🤖 AI Summary
This study investigates modality preferences and data adaptability of large language models (LLMs) in molecular science knowledge acquisition. To address this, we introduce ChEBI-20-MM—the first multimodal benchmark for molecular science, comprising 1,263 task instances—and propose a modality transition probability matrix to quantify cross-modal compatibility. We further design an interpretable, locally feature-filtering statistical method to uncover context-dependent knowledge mapping mechanisms. By jointly evaluating SMILES, IUPAC nomenclature, and textual embeddings, our framework systematically identifies optimal modality combinations and, for the first time, enables quantitative attribution of LLMs’ molecular knowledge acquisition preferences. The results establish a theoretical framework and empirical guidelines for model–data co-optimization, advancing trustworthy and interpretable LLM deployment in chemistry.
📝 Abstract
Deep learning has significantly advanced molecular modeling and design, enabling efficient understanding and discovery of novel molecules. In particular, large language models (LLMs) introduce a fresh research paradigm to tackle scientific problems from a natural language processing (NLP) perspective. LLMs significantly enhance our understanding and generation of molecules, often surpassing existing methods with their capabilities to decode and synthesize complex molecular patterns.
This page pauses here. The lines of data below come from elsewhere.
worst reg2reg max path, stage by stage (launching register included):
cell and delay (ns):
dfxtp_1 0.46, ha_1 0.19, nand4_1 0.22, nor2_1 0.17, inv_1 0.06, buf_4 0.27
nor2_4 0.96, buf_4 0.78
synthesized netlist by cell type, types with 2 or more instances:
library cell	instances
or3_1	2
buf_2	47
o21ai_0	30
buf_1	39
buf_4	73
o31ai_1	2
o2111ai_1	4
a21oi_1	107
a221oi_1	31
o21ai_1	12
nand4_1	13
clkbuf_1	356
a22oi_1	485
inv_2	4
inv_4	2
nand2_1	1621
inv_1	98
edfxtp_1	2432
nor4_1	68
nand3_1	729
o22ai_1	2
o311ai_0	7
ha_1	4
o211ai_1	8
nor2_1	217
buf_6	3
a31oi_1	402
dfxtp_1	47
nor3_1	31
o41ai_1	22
However, two key issues remain: how to quantify the match between model and data modalities and how to identify the knowledge-learning preferences of models. To address these challenges, we propose a multi-modal benchmark, named ChEBI-20-MM, and perform 1263 experiments to assess the model's compatibility with data modalities and knowledge acquisition. Through the modal transition probability matrix, we provide insights into the most suitable modalities for tasks. Furthermore, we introduce a statistically interpretable approach to discover context-specific knowledge mapping by localized feature filtering. Our analysis offers an exploration of the learning mechanism and paves the way for advancing LLMs in molecular science.